042 Example 10-Text Word Frequency Statistics

Keywords: Lambda encoding

Catalog

1. Analysis of "Text Word Frequency Statistics"

1.1 Problem Analysis

Text Frequency Statistics

  • Requirements: What words appear in an article?Which words appear the most?
  • What should I do?

English Text-->Chinese Text

  • English text: Hamlet analysis of word frequency

Students who want the Hamlet text can send me WeChat: nickchen121

  • Chinese Text: Analytical Characters in the Romance of the Three Kingdoms

Students who want the text of the Three Kingdoms can add me WeChat: nickchen121

2. "Hamlet English Word Frequency Statistics" Example Explanation

  • Text denoising and normalization
  • Use dictionaries to express word frequencies
# CalHamletV1.py


def getText():
    txt = open("hamlet.txt", "r").read()
    txt = txt.lower()
    for ch in '!"#$%&()*+,-./:;<=>?@[\\]^_'{|}~':
        txt = txt.replace(ch, " ")
    return txt


hamletTxt = getText()
words = hamletTxt.split()
counts = {}
for word in words:
    counts[word] = counts.get(word, 0) + 1
items = list(counts.items())
items.sort(key=lambda x: x[1], reverse=True)
for i in range(10):
    word, count = items[i]
    print("{0:<10}{1:>5}".format(word, count))
the         948
and         855
to          650
of          581
you         494
a           468
my          447
i           443
in          373
hamlet      361
  • Run results sorted from large to small
  • Observe the number of occurrences of words

3. Explanation of "Person appearance statistics in the Romance of the Three Kingdoms" as an example (1)

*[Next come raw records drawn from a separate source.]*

This design comes from an exercise in tuning for small area, a short achievable clock period and few clock cycles on the open sky130 flow, not from production work.
RTL that was checked went through simulation tests only; none was proved equivalent to the original.
No activity file was given, so power comes from the tool's default toggle rates.

## job 101
## cpu
module cpu
	(output wire [7:0] address,
	 output wire [7:0] to_memory,
	 output wire write,
	 input  wire [7:0] from_memory,
	 input  wire clk, reset);
	localparam [3:0] S_OP = 4'd0, S_IMM = 4'd1, S_DLD = 4'd2, S_DST = 4'd3, S_BR = 4'd4,
	                 S_LD1 = 4'd5, S_LD2 = 4'd6, S_WR = 4'd7, S_HALT = 4'd8;
	reg [7:0] A, B, AR, RP;
	reg [3:0] F;           
	reg [3:0] irl;         
	reg [3:0] st;
	reg aluv, fast, cap, pv;
	wire [7:0] d = from_memory;
	assign address = AR;
	assign write = (st == S_WR);
	assign to_memory = irl[0] ? B : A;
	wire ar_io = &AR[7:5];
	wire rp_io = &RP[7:5];
	wire ar_fastok = ~ar_io & (AR[6:0] != 7'h7F) & (AR != 8'hDF);
	wire rp_fastok = ~rp_io & (RP[6:0] != 7'h7F) & (RP != 8'hDF);
	wire same_rg = (AR[7] == RP[7]) & (ar_io == rp_io);
	wire wants = (st == S_OP) | (st == S_IMM) | (st == S_DLD) | (st == S_DST) | (st == S_BR);
	wire avail = fast | cap | ar_io;
	wire consume = wants & avail;
	wire op_alu = d[6];
	wire op_imm = d[7] & ~d[4] & ~d[0];
	wire op_dld = d[7] & ~d[4] & d[0];
	wire op_dst = d[7] & d[4];
	wire op_br  = d[5];
	wire op_valid = ((d[7:4] == 4'h4) & (d[3:0] >= 4'h2) & (d[3:0] <= 4'hD)) |
	                (d == 8'h86) | (d == 8'h88) | (d == 8'h87) | (d == 8'h89) |
	                (d == 8'h96) | (d == 8'h97) |
  ...
Size: ~460 cells after synthesis, about 58 flip-flops, ~27 I/O pins.
make LEC_CHECK=0 CAP_MARGIN=20 CORE_MARGIN=2 CORE_UTILIZATION=40 CTS_BUF_LIST='sky130_fd_sc_hd__clkbuf_4 sky130_fd_sc_hd__clkbuf_2' SETUP_SLACK_MARGIN=5.0 SLEW_MARGIN=20 finish   # period 8.0 ns
run.sh (not shown) runs the stock make flow with config.mk's settings and CLKGATE_MAP_FILE= SYNTH_SCRIPT=/design/flow/synth_recipe.tcl, a recipe that flattens the netlist after the stock synthesis.
Job 101 went all the way through the flow, and no timing, DRC or antenna check failed.
### job 101 -> job 102
- CTS_BUF_LIST removed (was sky130_fd_sc_hd__clkbuf_4 sky130_fd_sc_hd__clkbuf_2)
- SLEW_MARGIN changed from 20 to 0
- CAP_MARGIN changed from 20 to 0
### Flow results
Job 102 ran to completion and came out clean on the timing, design-rule and antenna checks. There was hardly any difference in full die area between job 102 and job 101. In terms of met3 demand-to-capacity share in global routing, job 101 and job 102 differ only marginally. Compared with job 101, job 102 shows highest fanout seen on the critical path lower by 1. Wire length reported by the detailed router went down slightly going from job 101 to job 102. Changes observed in job 102 relative to job 101: number of non-clock buffers decreased by about 20% relative to the old numbers; post-layout instance area decreased by 0.85% relative to the old numbers; share of cells above drive strength 1 decreased by 2.5 points relative to the old numbers. Looking at total buffers and inverters traversed by the critical path, job 102 sits 1 below job 101.
Edits applied to the flow inputs when going from job 102 to job 103:
- swapping 0 for 20 in SLEW_MARGIN
- swapping 0 for 20 in CAP_MARGIN
Notes after the runs:
- When job 103 is set beside job 102, its wire length turns out to be 50 µm larger.
- Between job 103 and job 102, the difference in total number of vias is negligible.
- For the length of routed wiring on met1, job 103 came in 79 µm higher than job 102 did.
- Job 102 → job 103: post-synthesis xor/xnor area fraction closely matched the old numbers; area growth from synthesis to layout now sits higher.
- In job 103, the final critical delay including setup and external delays came out 0.0043 ns above the value in job 102.
- Job 103 falls short of job 102 in smallest setup slack after layout.
- Between job 103 and job 102, the first-iteration DRC count is higher for job 102.
- Fraction of area in multi-input gates essentially unchanged between job 103 and job 102.
- Final total power essentially unchanged between job 102 and job 103.
No functional check of the RTL was part of any run of this note.


## lane 1
Another version of the RTL of cpu (not shown whole).
For scale: ~520 cells after synthesis, ~65 flip-flops, ~4000 um2 of cells after synthesis.
clock: 8.0 ns
lec_check: 0
abc_area: 1
cap_margin: 20
core_margin: 2
core_utilization: 40
setup_slack_margin: 5.0
slew_margin: 20
standard.sh (not shown) runs the stock make flow with config.mk's settings and CLKGATE_MAP_FILE= SYNTH_SCRIPT=/design/flow/synth_recipe.tcl, a recipe that flattens the netlist after the stock synthesis.
==> flow/flow/run.sh <==
#!/bin/bash
# The standard layout (standard.sh), with three changes in how it is made:
#  - logic mapping with the ABC area script flow/abc_area.script (a copy of
#    the ORFS scripts folder is used, with only that file replaced; it adds
#    rounds of choice-based remapping and don't-care optimisation);
#  - timing repair aims at a setup margin of 5.45 ns instead of 5.0 ns;
#  - the port buffers are made with sky130_fd_sc_hd__buf_2.
# The design, constraints, clock period and all other settings are the standard flow's.
# The whole output of the tools goes to standard.log (and ORFS's own logs).
set -euo pipefail
here=$(pwd)
rm -rf "$here/orfs_scripts"
cp -r "$FLOW_HOME/scripts" "$here/orfs_scripts"
cp "$here/flow/abc_area.script" "$here/orfs_scripts/abc_area.script"
sed -e 's/SETUP_SLACK_MARGIN=[0-9.]*/SETUP_SLACK_MARGIN=5.45/' \
    -e "s|^make -C |make SCRIPTS_DIR=$here/orfs_scripts -C |" standard.sh > standard_custom.sh
export BUFFER_PORTS_ARGS="-buffer_cell sky130_fd_sc_hd__buf_2"
export CTS_ARGS="-sink_clustering_enable -repair_clock_nets -dont_use_dummy_load -root_buf sky130_fd_sc_hd__clkbuf_16 -buf_list sky130_fd_sc_hd__clkbuf_16"
bash standard_custom.sh > standard.log 2>&1
==> flow/flow/abc_area.script <==
strash
dc2
dch -f
map -B 0.9
mfs
strash
dch -f
map -B 0.9
mfs
strash
dch -f
map -B 0.9
topo
stime -c
buffer -c
upsize -c
dnsize -c
Testbench counts of lane 1, summed over its fixed seeds: cycles 69,132.
Here is what was changed in the inputs of lane 2 compared with lane 1.
==> flow/flow/run.sh <==
#!/bin/bash
# The standard layout, with timing repair aiming at a larger setup margin
# and the port buffers made with sky130_fd_sc_hd__buf_2.
set -euo pipefail
sed 's/SETUP_SLACK_MARGIN=[0-9.]*/SETUP_SLACK_MARGIN=5.35/' standard.sh > standard_margin.sh
export BUFFER_PORTS_ARGS="-buffer_cell sky130_fd_sc_hd__buf_2"
bash standard_margin.sh > standard.log 2>&1
removed: flow/flow/abc_area.script
[summary]
Going from lane 1 to lane 2, achievable frequency lost 2.4%, netlist area before placement picked up an extra 140 um2, number of routed nets with antenna violations neither gained nor lost much.
Lane 1 → lane 2: via count increased 106; total power grew by 16 uW.
Total of plain and repair buffers excluding clock buffers (lane 2 / lane 1): 0.929
On storage element area, lane 2 tracks lane 1 almost exactly.
For clock skew, lane 2 and lane 1 come out practically identical.
Edits applied to the flow inputs when going from lane 2 to lane 3:
- putting TNS_END_PERCENT at 0 where nothing was set
==> flow/flow/run.sh <==
#!/bin/bash
# The standard layout (standard.sh), with three changes in how it is made:
#  - logic mapping with the ABC area script flow/abc_area.script (a copy of
#    the ORFS scripts folder is used, with only that file replaced; it adds
#    rounds of choice-based remapping and don't-care optimisation);
#  - timing repair aims at a setup margin of 5.45 ns instead of 5.0 ns;
#  - the port buffers are made with sky130_fd_sc_hd__buf_2.
# The design, constraints, clock period and all other settings are the standard flow's.
# The whole output of the tools goes to standard.log (and ORFS's own logs).
set -euo pipefail
here=$(pwd)
rm -rf "$here/orfs_scripts"
cp -r "$FLOW_HOME/scripts" "$here/orfs_scripts"
cp "$here/flow/abc_area.script" "$here/orfs_scripts/abc_area.script"
sed -e 's/SETUP_SLACK_MARGIN=[0-9.]*/SETUP_SLACK_MARGIN=5.45/' \
    -e "s|^make -C |make SCRIPTS_DIR=$here/orfs_scripts -C |" standard.sh > standard_custom.sh
export BUFFER_PORTS_ARGS="-buffer_cell sky130_fd_sc_hd__buf_2"
export CTS_ARGS="-sink_clustering_enable -repair_clock_nets -dont_use_dummy_load"
bash standard_custom.sh > standard.log 2>&1
==> flow/flow/abc_area.script (new file) <==
strash
dc2
dch -f
map -B 0.9
mfs
strash
dch -f
map -B 0.9
mfs
strash
dch -f
map -B 0.9
topo
stime -c
buffer -c
upsize -c
dnsize -c
When lane 3 is set beside lane 2, its leakage power figure turns out to be 0.00011 uW smaller. Going from lane 2 to lane 3, design area moved down, number of buffers other than clock buffers in the final layout moved up, total power after layout moved down, post-synthesis to final-layout area growth moved down, inserted tap cell count level. Count of clock-net buffers in the final layout, lane 2 and lane 3: lower on lane 3. Diff lane 2 -> lane 3 | routed wire length per instance | increase of 4.1%.
diff inputs: lane 3 => lane 4
- removing TNS_END_PERCENT (formerly 0)
==> flow/flow/run.sh <==
#!/bin/bash
# The standard layout (standard.sh), with two changes in how it is made:
#  - timing repair aims at a setup margin of 5.45 ns instead of 5.0 ns;
#  - the port buffers are made with sky130_fd_sc_hd__buf_2.
# The design, constraints, clock period and all other settings are the standard flow's.
# The whole output of the tools goes to standard.log (and ORFS's own logs).
set -euo pipefail
sed 's/SETUP_SLACK_MARGIN=[0-9.]*/SETUP_SLACK_MARGIN=5.45/' standard.sh > standard_margin.sh
export BUFFER_PORTS_ARGS="-buffer_cell sky130_fd_sc_hd__buf_2"
bash standard_margin.sh > standard.log 2>&1
removed: flow/flow/abc_area.script
==> comparison <==
Share of the cycle needed by the critical path after routing: lane 4 < lane 3
[lane 4 vs lane 3] final critical delay including setup and external delays: lower in lane 4
In the flow results for lane 4 and lane 3, the total wire length is larger on lane 4.
From lane 3 to lane 4 the numbers moved as follows: final cell count now sits higher, leakage component of the power grew by about 8%.
Changes observed in lane 4 relative to lane 3: count of clock-buffer cells in the layout rose by 2; minimum setup slack in the final design went up 0.029 ns; async set or reset register ratio after synthesis was more or less identical; power per unit of standard cell area climbed about 12%.
--- input diff lane 4..lane 5 ---
==> flow/flow/run.sh <==
#!/bin/bash
# The standard layout (standard.sh), with three changes in how it is made:
#  - logic mapping with the ABC area script flow/abc_area.script (a copy of
#    the ORFS scripts folder is used, with only that file replaced; it adds
#    rounds of choice-based remapping and don't-care optimisation);
#  - timing repair aims at a setup margin of 5.45 ns instead of 5.0 ns;
#  - the port buffers are made with sky130_fd_sc_hd__buf_2.
# The design, constraints, clock period and all other settings are the standard flow's.
# The whole output of the tools goes to standard.log (and ORFS's own logs).
set -euo pipefail
here=$(pwd)
rm -rf "$here/orfs_scripts"
cp -r "$FLOW_HOME/scripts" "$here/orfs_scripts"
cp "$here/flow/abc_area.script" "$here/orfs_scripts/abc_area.script"
sed -e 's/SETUP_SLACK_MARGIN=[0-9.]*/SETUP_SLACK_MARGIN=5.45/' \
    -e "s|^make -C |make SCRIPTS_DIR=$here/orfs_scripts -C |" standard.sh > standard_custom.sh
export BUFFER_PORTS_ARGS="-buffer_cell sky130_fd_sc_hd__buf_2"
export CTS_ARGS="-sink_clustering_enable -repair_clock_nets -dont_use_dummy_load -sink_clustering_size 20 -sink_clustering_max_diameter 100"
bash standard_custom.sh > standard.log 2>&1
==> flow/flow/abc_area.script (new file) <==
strash
dc2
dch -f
map -B 0.9
mfs
strash
dch -f
map -B 0.9
mfs
strash
dch -f
map -B 0.9
topo
stime -c
buffer -c
upsize -c
dnsize -c
==> comparison <==
Compared to lane 4, lane 5 has synthesized netlist net count about 4.6% lower. Lane 5: chip height is 1.7% lower than what lane 4 reported. In the final design statistics, lane 5 uses fewer standard cells in total than lane 4. Routed wire length (lane 5 over lane 4): decrease, 1.9%. Summary of the comparison: multi-input combinational gate total is lower in lane 5, relative to lane 4. Taking lane 5 over lane 4, the routed length on met2 ratio works out to 0.923. On hold slack, lane 5 and lane 4 are neck and neck. Layout net count: lane 5 and lane 4 compared, lower one is lane 5. Lane 4 has a higher xor/xnor share of the synthesized area than lane 5. The run showing the greater fill cell instance count of the final layout is lane 5.


Another version of the RTL of cpu (not shown whole).
Size: ~440 cells after synthesis, roughly 69 flip-flops, roughly 27 I/O pins, ~3800 sq um of cells after synthesis.
## cpu
module cpu
	(output wire [7:0] address,
	 output wire [7:0] to_memory,
	 output wire write,
	 input  wire [7:0] from_memory,
	 input  wire clk, reset);
Settings: LEC_CHECK=0, ABC_AREA=1, CAP_MARGIN=20, CORE_MARGIN=2, CORE_UTILIZATION=40, SETUP_SLACK_MARGIN=5.0, SLEW_MARGIN=20; clock period 8.0 ns.
==> flow/flow/run.sh <==
#!/bin/bash
# The standard layout (standard.sh) with three changes in how it is made:
#  - logic mapping with the ABC area script flow/abc_area.script (a copy of
#    the ORFS scripts folder is used, with only that file replaced);
#  - port buffers made with sky130_fd_sc_hd__buf_2;
#  - timing repair aiming at a setup margin of 5.5 ns.
# The design, constraints, clock period and all other settings are the standard flow's.
set -euo pipefail
here=$(pwd)
rm -rf "$here/orfs_scripts"
cp -r "$FLOW_HOME/scripts" "$here/orfs_scripts"
cp "$here/flow/abc_area.script" "$here/orfs_scripts/abc_area.script"
sed -e 's/SETUP_SLACK_MARGIN=[0-9.]*/SETUP_SLACK_MARGIN=5.5/' \
    -e "s|^make -C |make SCRIPTS_DIR=$here/orfs_scripts -C |" standard.sh > standard_custom.sh
export BUFFER_PORTS_ARGS="-buffer_cell sky130_fd_sc_hd__buf_2"
bash standard_custom.sh > standard.log 2>&1
==> flow/flow/abc_area.script <==
strash
&get -n
&st
&syn2
&dch -f
&nf -a
&put
strash
dch -f
map -a
amap
topo
stime -c
buffer -c
upsize -c
dnsize -c
Testbench counts at the start, summed over its fixed seeds: cycles 69,132.
Edit:
==> flow/flow/abc_area.script (replaced) <==
strash
dc2
dch -f
map -a
strash
dch -f
map -a
topo
stime -c
buffer -c
upsize -c
dnsize -c
What happened: The changed run finished clean; maximum frequency goes up by a little under a tenth; setup slack gets better by 0.23 ns; utilization goes down by 0.80 points; global-route usage goes down by 0.16 points; final area goes up slightly; register-to-register slack gets better by 0.28 ns; clock power goes up slightly; non-clock buffer count goes down by 23; count of clock-buffer cells in the layout goes down by 3.
Edit:
==> flow/flow/run.sh (replaced) <==
#!/bin/bash
# The standard layout, with timing repair aiming at a larger setup margin
# and the port buffers made with sky130_fd_sc_hd__buf_2.
set -euo pipefail
sed 's/SETUP_SLACK_MARGIN=[0-9.]*/SETUP_SLACK_MARGIN=5.5/' standard.sh > standard_margin.sh
export BUFFER_PORTS_ARGS="-buffer_cell sky130_fd_sc_hd__buf_2"
bash standard_margin.sh > standard.log 2>&1
ABC_AREA = default   (was 1)
removed: flow/flow/abc_area.script
=> Die area is higher by a few percent. Final cell count goes down by a few percent. Sequential share of layout area shrinks by 0.91 points. Total power increases by well over a third. Synthesized area came out higher by a few percent. Clock-buffer cell count falls by 2.
Edit:
ABC_AREA = 1   (was default)
CORE_UTILIZATION = 65   (was 40)
Outcome: The changed run completed with no timing, DRC or antenna violations. Routed wire length fell by 5.0%. Power came out lower by 39%. Combinational power shrinks by 73%. Die area shrinks by 35%. Final area goes down by 3.9%. Cell count came out higher by 7.8%. Clock skew stays flat. Count of clock-buffer cells in the layout does not change. Synthesized area goes up by 4.2%. Non-clock buffer count came out lower by 18. Core utilization is higher by 24 points.


## try-lagoon
RTL: one of the versions met above, not the one the previous note started from.
Size in the first run: roughly 540 cells after synthesis, roughly 65 flip-flops, ~27 I/O pins, roughly 0.0041 mm2 of cells after synthesis.
==> flow/config.mk <==
export PLATFORM = sky130hd
export DESIGN_NAME = cpu
export DESIGN_NICKNAME = cpu
export VERILOG_FILES = /design/flow/design.v
export SDC_FILE = /design/flow/constraint.sdc
export NUM_CORES = 4
export LEC_CHECK = 0
export ABC_AREA = 1
export CAP_MARGIN = 20
export CORE_MARGIN = 2
export CORE_UTILIZATION = 40
export CTS_CLUSTER_DIAMETER = 100
export CTS_CLUSTER_SIZE = 30
export SETUP_SLACK_MARGIN = 5.0
export SLEW_MARGIN = 20
==> flow/constraint.sdc <==
create_clock -name core_clock -period 8.0 [get_ports {clk}]
set_input_delay 1.6000 -clock core_clock [delete_from_list [all_inputs] [get_ports {clk}]]
set_output_delay 1.6000 -clock core_clock [all_outputs]
set_load 0.01 [all_outputs]
==> flow/flow/run.sh <==
#!/bin/bash
# The standard layout, with timing repair aiming at a larger setup margin
# and the port buffers made with sky130_fd_sc_hd__buf_2.
set -euo pipefail
sed 's/SETUP_SLACK_MARGIN=[0-9.]*/SETUP_SLACK_MARGIN=5.5/' standard.sh > standard_margin.sh
export BUFFER_PORTS_ARGS="-buffer_cell sky130_fd_sc_hd__buf_2"
bash standard_margin.sh > standard.log 2>&1
Testbench counts of try-lagoon, summed over its fixed seeds: cycles 69,132.
#### Input delta (try-harbor over try-lagoon)
Settings: CTS_CLUSTER_SIZE removed (was 30); TNS_END_PERCENT newly set to 20; CTS_CLUSTER_DIAMETER removed (was 100).
==> flow/flow/run.sh <==
#!/bin/bash
# The standard layout (standard.sh), with three changes in how it is made:
#  - logic mapping with the ABC area script flow/abc_area.script (a copy of
#    the ORFS scripts folder is used, with only that file replaced; it adds
#    rounds of choice-based remapping and don't-care optimisation);
#  - timing repair aims at a setup margin of 5.45 ns instead of 5.0 ns;
#  - the port buffers are made with sky130_fd_sc_hd__buf_2.
# The design, constraints, clock period and all other settings are the standard flow's.
# The whole output of the tools goes to standard.log (and ORFS's own logs).
set -euo pipefail
here=$(pwd)
rm -rf "$here/orfs_scripts"
cp -r "$FLOW_HOME/scripts" "$here/orfs_scripts"
cp "$here/flow/abc_area.script" "$here/orfs_scripts/abc_area.script"
sed -e 's/SETUP_SLACK_MARGIN=[0-9.]*/SETUP_SLACK_MARGIN=5.45/' \
    -e "s|^make -C |make SCRIPTS_DIR=$here/orfs_scripts -C |" standard.sh > standard_custom.sh
export BUFFER_PORTS_ARGS="-buffer_cell sky130_fd_sc_hd__buf_2"
export CTS_ARGS="-sink_clustering_enable -repair_clock_nets -dont_use_dummy_load"
bash standard_custom.sh > standard.log 2>&1
==> flow/flow/abc_area.script (new file) <==
strash
dc2
dch -f
map -B 0.9
mfs
strash
dch -f
map -B 0.9
mfs
strash
dch -f
map -B 0.9
topo
stime -c
buffer -c
upsize -c
dnsize -c
==> notes.md <==
try-harbor finished every step from synthesis to the final layout, and the layout passed the timing, design-rule and antenna checks. A launching instance or port of the critical path of AR[0] is what try-lagoon shows, while AR[5] belongs to try-harbor. try-lagoon has a higher peak clock frequency supported by timing than try-harbor. Summary of try-harbor over try-lagoon: core utilization of the finished layout decreased by 3.0 points relative to the old numbers, total setup violations reported at the end of the flow closely matched the old numbers, count of fill cells added during filler insertion increased by 34 relative to the old numbers, number of gates resized after CTS decreased by 3 relative to the old numbers. Changes observed in try-harbor relative to try-lagoon: wire length on met3 went up 240 um; clock network power share down 9.3 points; minimum clock period after layout shows an increase of 0.049 ns. Cell area | try-harbor vs try-lagoon | try-harbor smaller. Taking try-lagoon as the reference, in try-harbor worst setup slack after layout fell 0.049 ns, horizontal die dimension fell by 1.7%.
Setup changes, try-harbor to try-nickel
Settings: removing TNS_END_PERCENT (formerly 20).
==> flow/flow/run.sh <==
#!/bin/bash
# The standard layout, with timing repair aiming at a larger setup margin
# and the port buffers made with sky130_fd_sc_hd__buf_2.
set -euo pipefail
sed 's/SETUP_SLACK_MARGIN=[0-9.]*/SETUP_SLACK_MARGIN=5.45/' standard.sh > standard_margin.sh
export BUFFER_PORTS_ARGS="-buffer_cell sky130_fd_sc_hd__buf_2"
bash standard_margin.sh > standard.log 2>&1
removed: flow/flow/abc_area.script
try-nickel ran to completion and came out clean on the timing, design-rule and antenna checks. Relative to try-harbor, area added between synthesis and finish increased by 2.7 points in try-nickel. [try-nickel vs try-harbor] worst setup slack: higher in try-nickel. Sort try-nickel and try-harbor by area after synthesis desc -> top: try-nickel.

  • Chinese text participle
  • Use dictionaries to express word frequencies
# CalThreeKingdomsV1.py

import jieba
txt = open("threekingdoms.txt", "r", encoding="utf-8").read()
words = jieba.lcut(txt)
counts = {}
for word in words:
    if len(word) == 1:
        continue
    else:
        counts[word] = counts.get(word, 0) + 1
items = list(counts.items())
items.sort(key=lambda x: x[1], reverse=True)
for i in range(15):
    word, count = items[i]
    print("{0:<10}{1:>5}".format(word, count))
Building prefix dict from the default dictionary ...
Loading model from cache /var/folders/mh/krrg51957cqgl0rhgnwyylvc0000gn/T/jieba.cache
Loading model cost 1.030 seconds.
Prefix dict has been built succesfully.


Cao Cao 953
 Kongming 836
 General 772
 But say 656
 Xuande 585
 Guan Gong 510
 Premier 491
 Two people 469
 Not 440
 Jingzhou 425
 Xuan De said 390
 Kong Ming said 390
 Cannot 384
 So 378
 Zhang Fei 358

4. Explanation of "Person Appearance Statistics in the Romance of the Three Kingdoms"(2)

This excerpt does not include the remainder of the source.